Day four of the Hot Springs trial of Kayvon Ward, who faces murder charges, is underway.

Ward is charged in the shooting death of officer Brent Scrimshire in a March 2020 incident. Day four began with the defense calling its final witness and ending its case. Prosecution rebuttal to the defense witnesses is underway.

In March 2020, Officer First Class Officer 1st Class Brent Scrimshire of Hot Springs Police was shot and killed following a traffic stop.

Kayvon Ward, 22, of Hot Springs, is on trial, charged in connection with capital murder, aggravated assault, possession of a defaced firearm and resisting arrest. He was driving the SUV Scrimshire stopped that night for running a stop sign.

Defense’s witness for day four was Ayanna Willams, who grew up with Ward.

“I tried to get in contact with him but I couldn’t. I just assumed he was doing his own thing,” she told the jury.

Defense has presented several witnesses who spoke about Ward’s being withdrawn, arguing that Ward was incapable of a premeditated act due to having schizophrenia.

Williams said Ward’s mother had reach out to her in 2019 with concern about her son’s behavior. She went to Ward’s mother’s house, Williams said.

“It took him [Ward] 45 minutes to open his [bedroom] door,” she told the jury.

After seeing Ward she went out to lunch with him, telling the jury: “I asked him ‘What’s going on?’” to which Ward replied “‘Everything’s fine,’” she said. “We still joked around and laughed, but there were times when his face was kind of blank,” Williams said.

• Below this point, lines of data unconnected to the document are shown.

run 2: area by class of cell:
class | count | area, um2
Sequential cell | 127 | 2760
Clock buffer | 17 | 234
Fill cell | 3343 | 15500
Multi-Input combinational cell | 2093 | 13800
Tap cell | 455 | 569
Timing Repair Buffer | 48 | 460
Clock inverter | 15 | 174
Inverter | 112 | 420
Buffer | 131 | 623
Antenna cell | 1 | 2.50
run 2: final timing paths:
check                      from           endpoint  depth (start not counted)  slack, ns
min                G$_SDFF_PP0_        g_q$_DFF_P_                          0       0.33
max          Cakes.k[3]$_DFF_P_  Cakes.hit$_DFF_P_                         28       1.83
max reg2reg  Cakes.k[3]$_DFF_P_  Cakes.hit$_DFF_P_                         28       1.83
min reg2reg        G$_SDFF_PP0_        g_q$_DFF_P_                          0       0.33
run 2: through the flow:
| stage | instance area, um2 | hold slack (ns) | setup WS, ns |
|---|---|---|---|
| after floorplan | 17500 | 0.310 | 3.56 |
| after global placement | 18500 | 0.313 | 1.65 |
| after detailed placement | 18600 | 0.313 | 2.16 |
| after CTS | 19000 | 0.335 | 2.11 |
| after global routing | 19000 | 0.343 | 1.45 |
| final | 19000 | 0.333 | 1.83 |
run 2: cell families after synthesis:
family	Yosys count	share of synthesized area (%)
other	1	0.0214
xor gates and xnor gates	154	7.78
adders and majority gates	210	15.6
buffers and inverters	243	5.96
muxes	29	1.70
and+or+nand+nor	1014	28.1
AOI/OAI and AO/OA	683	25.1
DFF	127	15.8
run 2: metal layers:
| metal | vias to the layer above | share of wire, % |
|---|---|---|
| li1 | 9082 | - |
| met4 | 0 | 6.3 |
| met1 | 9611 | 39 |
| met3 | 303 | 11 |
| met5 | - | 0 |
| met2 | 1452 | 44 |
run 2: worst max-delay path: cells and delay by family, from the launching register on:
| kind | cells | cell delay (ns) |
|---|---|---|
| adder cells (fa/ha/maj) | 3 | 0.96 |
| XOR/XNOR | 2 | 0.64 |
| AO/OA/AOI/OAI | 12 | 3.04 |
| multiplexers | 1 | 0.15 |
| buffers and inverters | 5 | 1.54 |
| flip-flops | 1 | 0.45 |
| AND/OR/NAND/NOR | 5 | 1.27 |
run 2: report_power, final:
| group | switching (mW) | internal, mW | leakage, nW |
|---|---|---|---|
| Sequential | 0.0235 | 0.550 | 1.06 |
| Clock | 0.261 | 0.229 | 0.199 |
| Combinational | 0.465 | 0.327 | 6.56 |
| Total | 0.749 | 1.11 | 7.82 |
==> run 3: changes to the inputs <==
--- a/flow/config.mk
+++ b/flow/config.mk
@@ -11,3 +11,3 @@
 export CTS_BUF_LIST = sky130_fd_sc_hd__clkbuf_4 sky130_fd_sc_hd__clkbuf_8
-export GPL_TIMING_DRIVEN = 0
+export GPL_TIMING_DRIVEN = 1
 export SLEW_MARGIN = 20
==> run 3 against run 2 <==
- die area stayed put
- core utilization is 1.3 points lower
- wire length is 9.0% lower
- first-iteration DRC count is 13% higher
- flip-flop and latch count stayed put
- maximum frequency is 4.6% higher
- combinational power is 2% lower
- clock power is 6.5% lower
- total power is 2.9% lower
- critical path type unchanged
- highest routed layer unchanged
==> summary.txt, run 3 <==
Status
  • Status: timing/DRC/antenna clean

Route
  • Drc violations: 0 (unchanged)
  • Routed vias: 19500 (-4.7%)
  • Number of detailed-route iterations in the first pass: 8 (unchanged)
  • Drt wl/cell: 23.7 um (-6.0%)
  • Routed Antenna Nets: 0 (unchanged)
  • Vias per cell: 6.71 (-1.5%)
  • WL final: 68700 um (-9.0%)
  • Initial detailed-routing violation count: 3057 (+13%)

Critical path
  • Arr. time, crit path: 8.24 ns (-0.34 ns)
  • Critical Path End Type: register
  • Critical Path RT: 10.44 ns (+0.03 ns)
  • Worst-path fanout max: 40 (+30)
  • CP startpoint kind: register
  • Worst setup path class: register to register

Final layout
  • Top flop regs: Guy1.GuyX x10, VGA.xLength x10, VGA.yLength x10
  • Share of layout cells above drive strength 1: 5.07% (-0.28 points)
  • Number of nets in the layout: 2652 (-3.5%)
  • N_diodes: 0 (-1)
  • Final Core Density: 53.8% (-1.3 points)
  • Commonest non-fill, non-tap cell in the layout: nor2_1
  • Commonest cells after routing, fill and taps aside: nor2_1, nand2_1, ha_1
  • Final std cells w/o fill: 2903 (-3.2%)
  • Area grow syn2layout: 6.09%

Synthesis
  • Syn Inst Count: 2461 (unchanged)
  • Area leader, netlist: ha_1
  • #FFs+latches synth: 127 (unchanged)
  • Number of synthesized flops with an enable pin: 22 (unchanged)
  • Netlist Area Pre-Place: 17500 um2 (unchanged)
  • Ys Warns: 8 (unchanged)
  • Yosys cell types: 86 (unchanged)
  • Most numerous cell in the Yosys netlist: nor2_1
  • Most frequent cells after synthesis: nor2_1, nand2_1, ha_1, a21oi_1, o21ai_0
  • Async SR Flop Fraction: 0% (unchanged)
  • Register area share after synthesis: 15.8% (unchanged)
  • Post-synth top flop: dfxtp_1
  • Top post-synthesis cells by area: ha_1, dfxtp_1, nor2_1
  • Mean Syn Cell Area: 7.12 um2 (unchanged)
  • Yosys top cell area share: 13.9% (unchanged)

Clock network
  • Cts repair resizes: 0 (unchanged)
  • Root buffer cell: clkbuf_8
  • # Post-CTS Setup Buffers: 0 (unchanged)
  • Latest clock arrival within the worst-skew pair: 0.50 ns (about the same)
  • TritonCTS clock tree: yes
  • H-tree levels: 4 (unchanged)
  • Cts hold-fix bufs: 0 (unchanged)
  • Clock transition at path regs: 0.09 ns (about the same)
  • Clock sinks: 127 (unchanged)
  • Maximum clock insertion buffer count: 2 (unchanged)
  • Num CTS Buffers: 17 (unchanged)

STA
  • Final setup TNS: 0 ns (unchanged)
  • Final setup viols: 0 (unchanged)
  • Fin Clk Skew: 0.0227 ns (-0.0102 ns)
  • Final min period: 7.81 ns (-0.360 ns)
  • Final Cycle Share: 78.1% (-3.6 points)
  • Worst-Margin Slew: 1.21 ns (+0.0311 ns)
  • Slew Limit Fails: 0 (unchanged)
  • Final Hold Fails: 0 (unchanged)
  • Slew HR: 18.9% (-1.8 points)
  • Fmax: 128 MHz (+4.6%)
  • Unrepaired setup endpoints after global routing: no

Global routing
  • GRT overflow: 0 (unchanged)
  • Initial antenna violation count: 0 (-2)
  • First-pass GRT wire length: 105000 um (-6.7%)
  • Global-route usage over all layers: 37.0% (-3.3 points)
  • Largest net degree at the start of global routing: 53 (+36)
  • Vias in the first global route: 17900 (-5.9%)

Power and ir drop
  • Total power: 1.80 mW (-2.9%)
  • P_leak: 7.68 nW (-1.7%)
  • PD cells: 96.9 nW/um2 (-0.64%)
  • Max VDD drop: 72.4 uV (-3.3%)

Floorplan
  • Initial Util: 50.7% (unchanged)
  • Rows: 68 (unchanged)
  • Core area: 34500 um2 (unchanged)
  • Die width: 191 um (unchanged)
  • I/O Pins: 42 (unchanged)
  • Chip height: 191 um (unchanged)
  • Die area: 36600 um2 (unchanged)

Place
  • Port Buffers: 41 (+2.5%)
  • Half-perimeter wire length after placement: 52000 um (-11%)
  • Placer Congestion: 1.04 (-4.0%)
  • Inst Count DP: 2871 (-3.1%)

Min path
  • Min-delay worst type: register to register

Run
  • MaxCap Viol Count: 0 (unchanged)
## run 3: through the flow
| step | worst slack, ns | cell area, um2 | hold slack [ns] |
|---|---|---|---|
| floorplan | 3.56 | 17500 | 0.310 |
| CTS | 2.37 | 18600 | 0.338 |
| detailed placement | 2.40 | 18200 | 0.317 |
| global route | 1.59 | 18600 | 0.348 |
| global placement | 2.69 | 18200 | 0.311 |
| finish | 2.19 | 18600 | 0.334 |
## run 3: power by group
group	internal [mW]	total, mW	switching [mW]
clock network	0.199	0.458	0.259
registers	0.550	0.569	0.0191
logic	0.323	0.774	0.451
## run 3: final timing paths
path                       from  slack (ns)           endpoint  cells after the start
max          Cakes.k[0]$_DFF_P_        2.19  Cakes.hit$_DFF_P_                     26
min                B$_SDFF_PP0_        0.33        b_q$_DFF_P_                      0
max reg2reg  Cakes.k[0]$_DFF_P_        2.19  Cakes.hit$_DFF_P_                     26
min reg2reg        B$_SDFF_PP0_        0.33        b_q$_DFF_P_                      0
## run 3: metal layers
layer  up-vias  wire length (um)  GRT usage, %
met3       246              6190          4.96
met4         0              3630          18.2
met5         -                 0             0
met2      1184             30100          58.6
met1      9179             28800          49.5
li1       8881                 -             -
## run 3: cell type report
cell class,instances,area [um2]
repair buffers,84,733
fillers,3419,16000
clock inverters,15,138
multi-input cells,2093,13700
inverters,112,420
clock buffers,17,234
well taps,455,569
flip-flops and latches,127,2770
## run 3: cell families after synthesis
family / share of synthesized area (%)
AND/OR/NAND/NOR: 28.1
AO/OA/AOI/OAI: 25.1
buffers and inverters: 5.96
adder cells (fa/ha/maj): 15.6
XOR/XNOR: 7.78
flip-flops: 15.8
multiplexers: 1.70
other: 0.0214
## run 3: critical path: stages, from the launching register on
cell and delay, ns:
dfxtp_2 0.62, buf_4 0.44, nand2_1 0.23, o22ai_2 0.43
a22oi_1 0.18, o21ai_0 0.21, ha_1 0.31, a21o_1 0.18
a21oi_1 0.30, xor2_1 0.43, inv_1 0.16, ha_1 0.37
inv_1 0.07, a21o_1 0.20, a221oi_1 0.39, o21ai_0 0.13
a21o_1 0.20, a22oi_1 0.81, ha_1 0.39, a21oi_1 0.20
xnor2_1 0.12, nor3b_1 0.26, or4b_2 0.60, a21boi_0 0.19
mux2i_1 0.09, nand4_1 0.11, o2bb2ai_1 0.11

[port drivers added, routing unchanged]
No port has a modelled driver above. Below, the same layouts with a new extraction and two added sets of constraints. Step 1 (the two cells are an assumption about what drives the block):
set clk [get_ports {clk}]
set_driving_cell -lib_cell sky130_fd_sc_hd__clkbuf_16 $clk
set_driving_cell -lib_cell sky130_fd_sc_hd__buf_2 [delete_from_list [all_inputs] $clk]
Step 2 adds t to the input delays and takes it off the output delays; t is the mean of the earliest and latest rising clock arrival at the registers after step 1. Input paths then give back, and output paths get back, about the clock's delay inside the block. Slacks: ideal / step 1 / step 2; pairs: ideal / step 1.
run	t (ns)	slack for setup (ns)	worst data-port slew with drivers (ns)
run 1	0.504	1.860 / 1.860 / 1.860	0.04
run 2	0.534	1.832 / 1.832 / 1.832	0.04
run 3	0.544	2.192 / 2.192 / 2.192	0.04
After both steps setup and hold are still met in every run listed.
Context: an optimization exercise on an open-source flow, tuned for small area and a short achievable clock period. The choices shown serve that exercise and are no tape-out recipe. At most, simulation tests tie the RTL to the original design; equivalence was not proved. Power figures rest on the tool's default switching activity, not on a simulated workload.

==> run G: inputs <==
==> flow/design.v (excerpt) <==
module Top_Module(
    input clk,
    input wire [31:0] Num1,
    input wire [31:0] Num2,
    output reg [31:0] out
);
    wire [24:0] be = {1'b1, Num2[22:0], 1'b0};
    reg [11:0] bo, bt, bn;         
    reg [22:0] ma;
    reg [9:0]  x1;
    reg        s1, n1;
    wire [7:0] ea = Num1[30:23];
    wire [7:0] eb = Num2[30:23];
    wire zero1 = (ea == 8'h00);
    wire zero2 = (eb == 8'h00);
    wire max1  = (ea == 8'hFF);
    wire max2  = (eb == 8'hFF);
    wire fz1   = (Num1[22:0] == 23'd0);
    wire fz2   = (Num2[22:0] == 23'd0);
    wire inf1  = max1 & fz1;
    wire inf2  = max2 & fz2;
    wire is_nan = (max1 & ~fz1) | (max2 & ~fz2) | (inf1 & zero2) | (inf2 & zero1);
    wire is_inf = inf1 | inf2;
    wire is_zero = zero1 | zero2;
    wire [9:0] esum = {2'b00, ea} + {2'b00, eb} - 10'd127;
    wire [9:0] e1 = (is_nan | is_inf) ? 10'd383 : is_zero ? 10'h380 : esum;
    integer k;
    always @(posedge clk) begin
        for (k = 0; k < 12; k = k + 1) begin
            bo[k] <= be[2*k+1] ^ be[2*k];
            bt[k] <= (be[2*k+2] & ~be[2*k+1] & ~be[2*k]) | (~be[2*k+2] & be[2*k+1] & be[2*k]);
            bn[k] <= be[2*k+2];
        end
        ma <= Num1[22:0];
        x1 <= e1;
        s1 <= (Num1[31] ^ Num2[31]) & ~is_nan;
  ...
Settings: LEC_CHECK=0, CAP_MARGIN=20, CORE_MARGIN=2, CORE_UTILIZATION=55, CTS_CLUSTER_DIAMETER=100, CTS_CLUSTER_SIZE=20, SLEW_MARGIN=20, SYNTH_HIERARCHICAL=1, SYNTH_MINIMUM_KEEP_SIZE=0; clock period 11.0 ns.
standard.sh (not shown) runs the stock make flow with config.mk's settings and CLKGATE_MAP_FILE= SYNTH_SCRIPT=/design/flow/synth_recipe.tcl, a recipe that flattens the netlist after the stock synthesis.
==> flow/flow/run.sh <==
#!/bin/bash
# Standard layout (the standard.sh) with two changes to how it is made:
# port buffers use buf_2 instead of the default delay-cell choice, and timing
# repair aims for a setup slack of 7.85 ns instead of 0. The clock period and
# all constraints are unchanged. Full tool output goes to standard.log.
bash standard.sh SETUP_SLACK_MARGIN=7.85 "BUFFER_PORTS_ARGS=-buffer_cell sky130_fd_sc_hd__buf_2" finish > standard.log 2>&1
==> inputs of run E, as changes to run G <==
- CTS_CLUSTER_DIAMETER: 100 -> 120
- CTS_CLUSTER_SIZE: 20 -> 30
==> inputs of run M, as changes to run G <==
--- a/flow/design.v
+++ b/flow/design.v
@@ -2,45 +2,43 @@
     input clk,
     input wire [31:0] Num1,
     input wire [31:0] Num2,
     output reg [31:0] out
 );
     wire [24:0] be = {1'b1, Num2[22:0], 1'b0};
     reg [11:0] bo, bt, bn;         
     reg [22:0] ma;
-    reg [9:0]  x1;
-    reg        s1, n1;
-    wire [7:0] ea = Num1[30:23];
-    wire [7:0] eb = Num2[30:23];
-    wire zero1 = (ea == 8'h00);
-    wire zero2 = (eb == 8'h00);
-    wire max1  = (ea == 8'hFF);
-    wire max2  = (eb == 8'hFF);
-    wire fz1   = (Num1[22:0] == 23'd0);
-    wire fz2   = (Num2[22:0] == 23'd0);
-    wire inf1  = max1 & fz1;
-    wire inf2  = max2 & fz2;
-    wire is_nan = (max1 & ~fz1) | (max2 & ~fz2) | (inf1 & zero2) | (inf2 & zero1);
-    wire is_inf = inf1 | inf2;
-    wire is_zero = zero1 | zero2;
-    wire [9:0] esum = {2'b00, ea} + {2'b00, eb} - 10'd127;
-    wire [9:0] e1 = (is_nan | is_inf) ? 10'd383 : is_zero ? 10'h380 : esum;
+    reg [7:0]  ea1, eb1;
+    reg        fa1, fb1, s1;
     integer k;
     always @(posedge clk) begin
         for (k = 0; k < 12; k = k + 1) begin
             bo[k] <= be[2*k+1] ^ be[2*k];
             bt[k] <= (be[2*k+2] & ~be[2*k+1] & ~be[2*k]) | (~be[2*k+2] & be[2*k+1] & be[2*k]);
             bn[k] <= be[2*k+2];
         end
-        ma <= Num1[22:0];
-        x1 <= e1;
-        s1 <= (Num1[31] ^ Num2[31]) & ~is_nan;
-        n1 <= is_nan;
+        ma  <= Num1[22:0];
+        ea1 <= Num1[30:23];
+        eb1 <= Num2[30:23];
+        fa1 <= (Num1[22:0] == 23'd0);
+        fb1 <= (Num2[22:0] == 23'd0);
+        s1  <= Num1[31] ^ Num2[31];
     end
+    wire zero1 = (ea1 == 8'h00);
+    wire zero2 = (eb1 == 8'h00);
+    wire max1  = (ea1 == 8'hFF);
+    wire max2  = (eb1 == 8'hFF);
+    wire inf1  = max1 & fa1;
+    wire inf2  = max2 & fb1;
+    wire is_nan = (max1 & ~fa1) | (max2 & ~fb1) | (inf1 & zero2) | (inf2 & zero1);
+    wire is_inf = inf1 | inf2;
+    wire is_zero = zero1 | zero2;
+    wire [9:0] esum = {2'b00, ea1} + {2'b00, eb1} - 10'd127;
+    wire [9:0] e2 = (is_nan | is_inf) ? 10'd383 : is_zero ? 10'h380 : esum;
     wire pp_0_0 = bn[0] ^ ((bo[0] & ma[0]));
     wire pp_0_1 = bn[0] ^ ((bo[0] & ma[1]) | (bt[0] & ma[0]));
     wire pp_0_2 = bn[0] ^ ((bo[0] & ma[2]) | (bt[0] & ma[1]));
     wire pp_0_3 = bn[0] ^ ((bo[0] & ma[3]) | (bt[0] & ma[2]));
     wire pp_0_4 = bn[0] ^ ((bo[0] & ma[4]) | (bt[0] & ma[3]));
     wire pp_0_5 = bn[0] ^ ((bo[0] & ma[5]) | (bt[0] & ma[4]));
     wire pp_0_6 = bn[0] ^ ((bo[0] & ma[6]) | (bt[0] & ma[5]));
     wire pp_0_7 = bn[0] ^ ((bo[0] & ma[7]) | (bt[0] & ma[6]));
@@ -842,19 +840,16 @@
     ha u_h3 (.a(f239_c), .b(f241_s), .s(h3_s), .co(h3_c));
     wire f242_s = ~(ma[22] ^ pp_11_24);
     wire f242_c = ma[22] | pp_11_24;
     wire f243_s, f243_c;
     fa u_f243 (.a(f242_s), .b(f241_c), .c(h3_c), .s(f243_s), .co(f243_c));
     wire f244_s = ~(sn_11 ^ f242_c);
     wire f244_c = sn_11 | f242_c;
     wire [8:0] lsum = {1'b0, h2_s, f6_s, f3_s, f1_s, h0_s, f0_s, pp_0_1, bn[0]} + {1'b0, f6_c, 1'b0, 1'b0, h1_s, f0_c, 1'b0, 1'b0, pp_0_0};
-    wire [7:0] lx = {h2_s, f6_s, f3_s, f1_s, h0_s, f0_s, pp_0_1, bn[0]};
-    wire [7:0] ly = {f6_c, 1'b0, 1'b0, h1_s, f0_c, 1'b0, 1'b0, pp_0_0};
-    wire lsz = (lx[0] ^ ly[0]) | (|((lx[7:1] ^ ly[7:1]) ^ (lx[6:0] | ly[6:0])));
     reg q8_0, q8_1, q8_2, q9_0, q9_1, q10_0, q10_1, q11_0, q11_1, q12_0, q12_1, q13_0, q13_1, q14_0, q14_1, q15_0, q15_1, q16_0, q16_1, q17_0, q17_1, q18_0, q18_1, q19_0, q19_1, q19_2, q19_3, q20_0, q20_1, q20_2, q21_0, q21_1, q21_2, q22_0, q22_1, q22_2, q23_0, q23_1, q23_2, q24_0, q24_1, q24_2, q24_3, q25_0, q25_1, q25_2, q26_0, q26_1, q26_2, q27_0, q27_1, q27_2, q27_3, q28_0, q28_1, q28_2, q29_0, q29_1, q29_2, q29_3, q30_0, q30_1, q30_2, q31_0, q31_1, q31_2, q31_3, q32_0, q32_1, q32_2, q33_0, q33_1, q34_0, q34_1, q35_0, q35_1, q35_2, q36_0, q36_1, q37_0, q37_1, q37_2, q38_0, q38_1, q39_0, q39_1, q39_2, q40_0, q40_1, q41_0, q42_0, q42_1, q42_2, q43_0, q44_0, q44_1, q44_2, q45_0, q45_1, q46_0, q47_0, q47_1;
     reg        s2, n2;
     reg [9:0]  x2;
     reg        lc2, ls2;
     always @(posedge clk) begin
         q8_0 <= f10_s;
         q8_1 <= f11_s;
         q8_2 <= f9_s;
@@ -953,20 +948,20 @@
         q44_1 <= f240_s;
         q44_2 <= f238_c;
         q45_0 <= h3_s;
         q45_1 <= f240_c;
         q46_0 <= f243_s;
         q47_0 <= f244_s;
         q47_1 <= f243_c;
         lc2 <= lsum[8];
-        ls2 <= lsz;
-        s2 <= s1;
-        n2 <= n1;
-        x2 <= x1;
+        ls2 <= |lsum[7:0];
+        s2 <= s1 & ~is_nan;
+        n2 <= is_nan;
+        x2 <= e2;
     end
     wire mf245_s, mf245_c;
     fa u_mf245 (.a(q8_0), .b(q8_1), .c(q8_2), .s(mf245_s), .co(mf245_c));
     wire mh4_s, mh4_c;
     ha u_mh4 (.a(q9_0), .b(q9_1), .s(mh4_s), .co(mh4_c));
     wire mf246_s, mf246_c;
     fa u_mf246 (.a(q10_0), .b(q10_1), .c(mh4_c), .s(mf246_s), .co(mf246_c));
     wire mh5_s, mh5_c;
- CTS_CLUSTER_DIAMETER: 100 -> 120
- CTS_CLUSTER_SIZE: 20 -> 30
==> flow_summary_export.csv <==
group,metric,value,unit
finish,clk_share,1.977,%
yosys,synthAdderAreaFrac,31.50,%
yosys,netlist_area,20540,um2
setup_path,critPathCapture,"x1[8]$_SDFF_PP1_",
outcome,outcome,"finished clean",
sta,fin_worst_skew,22.83,ps
place,dp.cells,2403,
clock_network,postCtsResizedCells,151,
-- figures above: run G

==> flow_summary_export.csv <==
group,metric,value,unit
setup_path,critPathCapture,"x1[8]$_SDFF_PP1_",
outcome,outcome,"finished clean",
yosys,netlist_area,20540,um2
place,dp.cells,2403,
clock_network,postCtsResizedCells,166,
finish,clk_share,1.445,%
yosys,synthAdderAreaFrac,31.50,%
-- figures above: run E

==> flow_summary_export.csv <==
group,metric,value,unit
finish,clk_share,1.593,%
place,dp.cells,2461,
clock_network,postCtsResizedCells,107,
setup_path,critPathTopFamily,"adder cells",
yosys,netlist_area,20770,um2
yosys,synthAdderAreaFrac,30.92,%
setup_path,critPathCapture,"ls2$_DFF_P_",
outcome,outcome,"finished clean",
-- figures above: run M

Function not checked in run G and run E: the RTL went through the layout flow alone.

The defense then rested its case.

The state called Lacey Willett, a psychologist with Arkansas State Hospital, having asked her to evaluate Ward in February 2021. Willett said she did not diagnose Ward with any kind of mental disability including schizophrenia.

“Honestly, it [a schizophrenia diagnosis] was not even on my radar,” Willett told the jury.

This was counter to a psychologist who testified for the defense earlier, who diagnosed Ward as schizophrenic.

Willett told the jury Ward admitted he had begun smoking marijuana at 10 to 12 years old and smoked it on and off until the March 2020 shooting.

In evaluating Ward she did not conduct any further tests for schizophrenia because of anything Ward said, she told the jury.

This story will be updated throughout the day.